WORK ORDER:
Read the entries below and pull out each line with the string "only".

(Collected data entries)
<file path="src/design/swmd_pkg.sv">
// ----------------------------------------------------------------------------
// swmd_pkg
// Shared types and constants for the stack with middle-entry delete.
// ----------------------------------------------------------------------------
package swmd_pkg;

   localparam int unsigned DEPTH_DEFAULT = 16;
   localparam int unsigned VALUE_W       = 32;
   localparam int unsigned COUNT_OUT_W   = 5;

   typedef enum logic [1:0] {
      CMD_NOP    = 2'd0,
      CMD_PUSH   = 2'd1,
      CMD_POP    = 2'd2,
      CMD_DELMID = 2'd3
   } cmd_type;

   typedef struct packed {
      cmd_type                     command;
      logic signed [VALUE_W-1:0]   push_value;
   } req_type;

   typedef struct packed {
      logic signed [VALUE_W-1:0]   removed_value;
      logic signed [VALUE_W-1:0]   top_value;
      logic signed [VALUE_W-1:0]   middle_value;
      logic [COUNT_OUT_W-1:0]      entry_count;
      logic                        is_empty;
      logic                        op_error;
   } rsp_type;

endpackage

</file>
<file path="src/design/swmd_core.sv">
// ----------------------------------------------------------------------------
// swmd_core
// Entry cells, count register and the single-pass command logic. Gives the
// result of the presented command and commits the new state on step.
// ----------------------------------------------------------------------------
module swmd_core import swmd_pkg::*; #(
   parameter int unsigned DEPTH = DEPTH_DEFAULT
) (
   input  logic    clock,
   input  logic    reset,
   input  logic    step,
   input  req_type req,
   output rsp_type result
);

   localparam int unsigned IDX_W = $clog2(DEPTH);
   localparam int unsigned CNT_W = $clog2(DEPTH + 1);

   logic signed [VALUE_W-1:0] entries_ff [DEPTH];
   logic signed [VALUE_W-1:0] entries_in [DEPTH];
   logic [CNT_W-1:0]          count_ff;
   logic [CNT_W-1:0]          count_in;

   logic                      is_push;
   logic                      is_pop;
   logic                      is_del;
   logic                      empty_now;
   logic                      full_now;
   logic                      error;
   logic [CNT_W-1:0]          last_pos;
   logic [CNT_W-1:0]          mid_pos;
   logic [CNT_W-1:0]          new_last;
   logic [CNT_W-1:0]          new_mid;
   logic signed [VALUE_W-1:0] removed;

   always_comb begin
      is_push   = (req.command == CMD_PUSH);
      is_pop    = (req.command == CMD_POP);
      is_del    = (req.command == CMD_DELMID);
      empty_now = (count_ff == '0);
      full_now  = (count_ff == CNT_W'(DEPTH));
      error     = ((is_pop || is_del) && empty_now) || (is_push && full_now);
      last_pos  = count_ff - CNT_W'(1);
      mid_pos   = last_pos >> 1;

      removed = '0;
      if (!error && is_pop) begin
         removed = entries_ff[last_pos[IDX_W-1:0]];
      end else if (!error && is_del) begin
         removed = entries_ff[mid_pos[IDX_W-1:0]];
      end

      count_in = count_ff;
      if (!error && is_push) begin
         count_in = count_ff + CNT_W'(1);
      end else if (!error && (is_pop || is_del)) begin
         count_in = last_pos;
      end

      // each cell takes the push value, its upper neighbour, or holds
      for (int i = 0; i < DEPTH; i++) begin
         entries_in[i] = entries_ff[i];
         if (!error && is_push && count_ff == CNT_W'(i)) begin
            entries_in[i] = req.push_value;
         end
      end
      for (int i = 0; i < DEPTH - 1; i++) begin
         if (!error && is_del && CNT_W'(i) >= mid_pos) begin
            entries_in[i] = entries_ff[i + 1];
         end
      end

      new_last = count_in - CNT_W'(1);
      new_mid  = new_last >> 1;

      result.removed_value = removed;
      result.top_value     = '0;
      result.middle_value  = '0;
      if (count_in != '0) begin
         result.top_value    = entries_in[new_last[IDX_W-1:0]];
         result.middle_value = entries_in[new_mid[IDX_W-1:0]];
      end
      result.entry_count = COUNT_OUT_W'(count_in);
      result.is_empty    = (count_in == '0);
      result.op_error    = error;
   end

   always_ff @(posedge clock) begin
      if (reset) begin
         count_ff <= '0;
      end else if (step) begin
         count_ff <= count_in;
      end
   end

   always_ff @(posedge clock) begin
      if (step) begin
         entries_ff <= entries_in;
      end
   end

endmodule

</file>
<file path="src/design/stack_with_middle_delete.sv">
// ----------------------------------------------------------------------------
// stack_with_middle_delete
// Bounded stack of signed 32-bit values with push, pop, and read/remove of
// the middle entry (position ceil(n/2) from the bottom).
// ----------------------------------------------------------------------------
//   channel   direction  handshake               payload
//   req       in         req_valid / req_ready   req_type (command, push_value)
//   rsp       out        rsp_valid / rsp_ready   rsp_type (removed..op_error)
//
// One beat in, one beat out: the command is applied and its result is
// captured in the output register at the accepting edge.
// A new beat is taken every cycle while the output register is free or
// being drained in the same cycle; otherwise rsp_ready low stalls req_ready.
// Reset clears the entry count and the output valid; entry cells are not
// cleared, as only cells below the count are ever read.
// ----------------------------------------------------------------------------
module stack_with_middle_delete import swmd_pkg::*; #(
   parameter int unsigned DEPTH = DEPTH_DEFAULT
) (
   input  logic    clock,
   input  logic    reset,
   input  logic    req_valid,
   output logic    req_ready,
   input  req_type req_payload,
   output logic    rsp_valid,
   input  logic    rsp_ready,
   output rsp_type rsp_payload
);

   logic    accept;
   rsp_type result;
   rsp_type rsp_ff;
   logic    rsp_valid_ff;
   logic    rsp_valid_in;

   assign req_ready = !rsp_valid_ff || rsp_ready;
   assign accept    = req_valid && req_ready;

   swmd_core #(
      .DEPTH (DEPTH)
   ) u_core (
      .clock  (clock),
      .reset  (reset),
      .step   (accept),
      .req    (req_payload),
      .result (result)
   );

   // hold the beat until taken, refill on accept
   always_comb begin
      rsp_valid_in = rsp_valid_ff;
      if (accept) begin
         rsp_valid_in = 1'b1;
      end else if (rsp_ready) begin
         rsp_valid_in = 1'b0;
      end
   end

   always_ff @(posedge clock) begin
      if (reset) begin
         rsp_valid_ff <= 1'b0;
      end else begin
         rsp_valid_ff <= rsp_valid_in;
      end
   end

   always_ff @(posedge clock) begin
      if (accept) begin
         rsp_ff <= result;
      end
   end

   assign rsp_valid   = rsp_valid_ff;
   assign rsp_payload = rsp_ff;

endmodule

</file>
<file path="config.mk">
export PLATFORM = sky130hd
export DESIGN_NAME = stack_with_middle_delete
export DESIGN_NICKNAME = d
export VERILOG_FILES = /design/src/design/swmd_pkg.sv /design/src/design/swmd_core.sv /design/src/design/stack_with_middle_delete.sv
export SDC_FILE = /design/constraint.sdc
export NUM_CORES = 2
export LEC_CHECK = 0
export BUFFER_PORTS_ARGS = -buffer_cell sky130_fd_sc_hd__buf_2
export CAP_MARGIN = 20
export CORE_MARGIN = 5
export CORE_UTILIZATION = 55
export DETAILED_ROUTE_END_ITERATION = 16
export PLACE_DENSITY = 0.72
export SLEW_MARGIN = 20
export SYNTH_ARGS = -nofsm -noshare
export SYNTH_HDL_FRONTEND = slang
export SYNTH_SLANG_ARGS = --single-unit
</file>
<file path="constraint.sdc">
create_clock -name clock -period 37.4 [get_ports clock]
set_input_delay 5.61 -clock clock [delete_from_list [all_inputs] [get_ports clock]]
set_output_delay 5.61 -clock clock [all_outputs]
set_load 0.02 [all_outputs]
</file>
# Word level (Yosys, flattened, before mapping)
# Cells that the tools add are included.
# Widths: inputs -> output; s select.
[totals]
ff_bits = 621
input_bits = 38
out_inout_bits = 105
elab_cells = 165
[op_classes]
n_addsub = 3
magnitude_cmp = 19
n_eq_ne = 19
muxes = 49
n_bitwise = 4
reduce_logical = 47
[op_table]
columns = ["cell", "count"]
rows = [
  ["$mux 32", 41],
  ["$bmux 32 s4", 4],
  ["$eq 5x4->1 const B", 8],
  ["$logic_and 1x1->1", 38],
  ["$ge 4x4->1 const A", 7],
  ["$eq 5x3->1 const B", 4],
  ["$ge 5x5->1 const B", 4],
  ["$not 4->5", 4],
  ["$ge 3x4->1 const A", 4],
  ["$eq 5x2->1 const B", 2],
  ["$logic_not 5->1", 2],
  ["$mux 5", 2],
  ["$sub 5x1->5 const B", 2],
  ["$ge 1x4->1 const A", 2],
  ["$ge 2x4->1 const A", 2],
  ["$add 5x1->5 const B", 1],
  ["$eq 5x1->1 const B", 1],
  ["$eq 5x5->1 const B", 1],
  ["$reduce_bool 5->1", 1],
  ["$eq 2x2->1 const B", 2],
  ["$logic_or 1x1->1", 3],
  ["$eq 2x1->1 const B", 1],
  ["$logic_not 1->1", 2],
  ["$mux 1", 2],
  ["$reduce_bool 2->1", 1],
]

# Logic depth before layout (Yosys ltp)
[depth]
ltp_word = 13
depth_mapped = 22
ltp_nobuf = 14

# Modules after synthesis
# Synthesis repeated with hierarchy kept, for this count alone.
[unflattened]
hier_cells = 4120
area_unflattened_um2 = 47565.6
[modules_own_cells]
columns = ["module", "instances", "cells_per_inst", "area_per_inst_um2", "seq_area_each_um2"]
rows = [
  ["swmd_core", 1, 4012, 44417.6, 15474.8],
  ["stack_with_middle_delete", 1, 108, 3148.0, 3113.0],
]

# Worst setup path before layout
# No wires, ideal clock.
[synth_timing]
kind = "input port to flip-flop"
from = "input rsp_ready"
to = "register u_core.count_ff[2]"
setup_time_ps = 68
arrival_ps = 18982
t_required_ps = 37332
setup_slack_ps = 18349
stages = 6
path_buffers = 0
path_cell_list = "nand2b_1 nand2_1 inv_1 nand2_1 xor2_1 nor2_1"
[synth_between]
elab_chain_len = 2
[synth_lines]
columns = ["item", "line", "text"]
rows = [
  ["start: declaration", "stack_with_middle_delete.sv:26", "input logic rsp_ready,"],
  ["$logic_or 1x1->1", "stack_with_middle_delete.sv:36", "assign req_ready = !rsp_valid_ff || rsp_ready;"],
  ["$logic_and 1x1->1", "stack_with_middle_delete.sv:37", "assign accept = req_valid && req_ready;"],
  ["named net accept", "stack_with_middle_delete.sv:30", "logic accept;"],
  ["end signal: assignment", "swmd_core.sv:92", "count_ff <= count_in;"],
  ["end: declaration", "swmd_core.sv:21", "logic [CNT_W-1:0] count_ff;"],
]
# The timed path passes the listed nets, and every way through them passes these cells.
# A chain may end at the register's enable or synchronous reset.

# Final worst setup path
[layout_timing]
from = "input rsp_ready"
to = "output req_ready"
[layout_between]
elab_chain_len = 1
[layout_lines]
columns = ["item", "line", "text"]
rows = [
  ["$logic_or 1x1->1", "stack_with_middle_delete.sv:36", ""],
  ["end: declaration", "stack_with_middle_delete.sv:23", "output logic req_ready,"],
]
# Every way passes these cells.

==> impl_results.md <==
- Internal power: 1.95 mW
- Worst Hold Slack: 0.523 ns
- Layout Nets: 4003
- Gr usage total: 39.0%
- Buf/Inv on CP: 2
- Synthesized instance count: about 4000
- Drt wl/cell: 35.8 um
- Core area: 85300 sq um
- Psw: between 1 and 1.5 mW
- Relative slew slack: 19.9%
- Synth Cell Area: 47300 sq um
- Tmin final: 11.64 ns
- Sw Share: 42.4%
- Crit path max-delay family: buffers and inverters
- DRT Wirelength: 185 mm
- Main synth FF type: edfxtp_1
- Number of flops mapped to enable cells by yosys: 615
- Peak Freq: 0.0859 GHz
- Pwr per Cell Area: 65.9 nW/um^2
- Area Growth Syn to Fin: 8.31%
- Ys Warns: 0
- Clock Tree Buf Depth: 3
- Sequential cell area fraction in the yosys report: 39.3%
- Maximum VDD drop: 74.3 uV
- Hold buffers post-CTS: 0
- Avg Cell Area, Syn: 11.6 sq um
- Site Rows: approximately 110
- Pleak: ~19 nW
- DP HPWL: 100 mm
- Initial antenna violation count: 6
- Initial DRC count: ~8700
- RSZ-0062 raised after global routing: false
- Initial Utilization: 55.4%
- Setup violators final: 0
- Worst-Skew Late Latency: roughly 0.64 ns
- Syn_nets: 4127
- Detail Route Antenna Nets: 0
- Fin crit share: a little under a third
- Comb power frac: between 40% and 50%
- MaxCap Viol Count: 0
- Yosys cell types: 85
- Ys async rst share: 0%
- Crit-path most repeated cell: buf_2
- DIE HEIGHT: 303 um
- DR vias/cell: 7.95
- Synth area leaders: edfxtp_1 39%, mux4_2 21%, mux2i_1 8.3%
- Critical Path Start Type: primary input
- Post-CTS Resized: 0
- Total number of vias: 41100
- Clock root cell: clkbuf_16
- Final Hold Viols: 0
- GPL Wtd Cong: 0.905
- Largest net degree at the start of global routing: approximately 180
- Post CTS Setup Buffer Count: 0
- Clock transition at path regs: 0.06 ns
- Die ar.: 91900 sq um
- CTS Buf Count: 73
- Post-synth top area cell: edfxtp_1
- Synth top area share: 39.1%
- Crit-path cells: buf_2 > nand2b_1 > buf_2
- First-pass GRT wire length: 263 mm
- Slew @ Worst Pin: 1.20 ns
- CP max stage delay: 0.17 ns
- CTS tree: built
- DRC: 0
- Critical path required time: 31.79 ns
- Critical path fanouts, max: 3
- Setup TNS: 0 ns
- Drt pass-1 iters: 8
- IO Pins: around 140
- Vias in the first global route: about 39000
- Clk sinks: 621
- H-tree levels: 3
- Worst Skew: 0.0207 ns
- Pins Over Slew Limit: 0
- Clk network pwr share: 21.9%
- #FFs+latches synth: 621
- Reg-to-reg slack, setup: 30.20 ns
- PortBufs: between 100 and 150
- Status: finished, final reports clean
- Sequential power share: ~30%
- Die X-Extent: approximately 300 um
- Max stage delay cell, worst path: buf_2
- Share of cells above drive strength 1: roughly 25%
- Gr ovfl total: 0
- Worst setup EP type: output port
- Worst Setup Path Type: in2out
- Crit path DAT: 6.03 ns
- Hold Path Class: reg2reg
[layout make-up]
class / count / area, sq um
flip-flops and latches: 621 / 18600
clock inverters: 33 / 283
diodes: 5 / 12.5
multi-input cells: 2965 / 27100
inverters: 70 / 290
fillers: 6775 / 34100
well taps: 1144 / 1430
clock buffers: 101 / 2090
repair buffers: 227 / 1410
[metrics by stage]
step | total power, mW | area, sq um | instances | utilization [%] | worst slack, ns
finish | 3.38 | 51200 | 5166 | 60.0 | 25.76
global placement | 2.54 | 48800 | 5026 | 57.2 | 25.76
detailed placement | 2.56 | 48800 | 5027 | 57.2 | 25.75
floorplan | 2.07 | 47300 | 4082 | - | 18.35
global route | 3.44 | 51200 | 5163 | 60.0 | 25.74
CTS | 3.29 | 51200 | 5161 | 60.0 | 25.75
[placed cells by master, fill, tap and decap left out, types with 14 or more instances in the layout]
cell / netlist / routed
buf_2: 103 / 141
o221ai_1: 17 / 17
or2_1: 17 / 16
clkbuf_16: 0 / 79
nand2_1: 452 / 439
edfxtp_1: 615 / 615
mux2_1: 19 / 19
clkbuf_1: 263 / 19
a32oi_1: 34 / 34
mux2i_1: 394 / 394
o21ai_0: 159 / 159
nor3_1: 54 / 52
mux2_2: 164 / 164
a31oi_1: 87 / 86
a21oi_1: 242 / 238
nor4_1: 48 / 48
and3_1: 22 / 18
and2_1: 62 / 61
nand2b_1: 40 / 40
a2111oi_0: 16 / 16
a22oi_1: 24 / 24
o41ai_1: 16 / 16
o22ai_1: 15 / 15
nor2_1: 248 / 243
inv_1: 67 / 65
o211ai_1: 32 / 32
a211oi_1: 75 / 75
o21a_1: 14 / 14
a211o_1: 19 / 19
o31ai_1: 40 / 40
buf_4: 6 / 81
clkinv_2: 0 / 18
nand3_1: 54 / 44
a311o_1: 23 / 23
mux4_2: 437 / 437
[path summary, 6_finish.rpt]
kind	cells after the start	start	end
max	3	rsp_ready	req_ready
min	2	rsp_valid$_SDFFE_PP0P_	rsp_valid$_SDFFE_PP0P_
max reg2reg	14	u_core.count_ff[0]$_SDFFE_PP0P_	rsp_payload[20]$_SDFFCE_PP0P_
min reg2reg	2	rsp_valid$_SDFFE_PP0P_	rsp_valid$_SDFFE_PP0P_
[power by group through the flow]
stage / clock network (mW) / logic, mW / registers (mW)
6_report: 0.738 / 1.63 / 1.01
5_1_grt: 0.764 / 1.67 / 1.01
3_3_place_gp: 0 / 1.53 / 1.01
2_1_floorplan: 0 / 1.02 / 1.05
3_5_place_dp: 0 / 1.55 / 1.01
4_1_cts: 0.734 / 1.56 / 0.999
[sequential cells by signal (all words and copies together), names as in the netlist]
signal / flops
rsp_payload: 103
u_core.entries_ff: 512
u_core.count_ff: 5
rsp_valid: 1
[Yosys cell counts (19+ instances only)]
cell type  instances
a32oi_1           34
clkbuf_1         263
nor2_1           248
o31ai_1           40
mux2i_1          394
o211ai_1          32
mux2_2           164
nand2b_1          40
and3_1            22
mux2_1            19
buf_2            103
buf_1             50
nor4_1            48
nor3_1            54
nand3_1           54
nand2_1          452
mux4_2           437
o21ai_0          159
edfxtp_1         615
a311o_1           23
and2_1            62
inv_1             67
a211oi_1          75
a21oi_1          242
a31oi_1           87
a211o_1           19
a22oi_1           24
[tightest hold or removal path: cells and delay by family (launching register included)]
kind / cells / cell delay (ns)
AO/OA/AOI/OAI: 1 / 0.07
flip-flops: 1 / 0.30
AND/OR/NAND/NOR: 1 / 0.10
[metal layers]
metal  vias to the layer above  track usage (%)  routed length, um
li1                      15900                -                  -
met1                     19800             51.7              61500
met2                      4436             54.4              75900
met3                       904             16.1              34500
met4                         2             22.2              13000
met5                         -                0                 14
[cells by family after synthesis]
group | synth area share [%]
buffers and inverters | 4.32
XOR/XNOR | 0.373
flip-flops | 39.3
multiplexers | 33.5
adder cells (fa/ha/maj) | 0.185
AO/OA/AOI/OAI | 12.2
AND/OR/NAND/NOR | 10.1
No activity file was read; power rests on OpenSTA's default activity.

REPLY TO THE TASK:
// cleared, as only cells below the count are ever read.
[Yosys cell counts (19+ instances only)]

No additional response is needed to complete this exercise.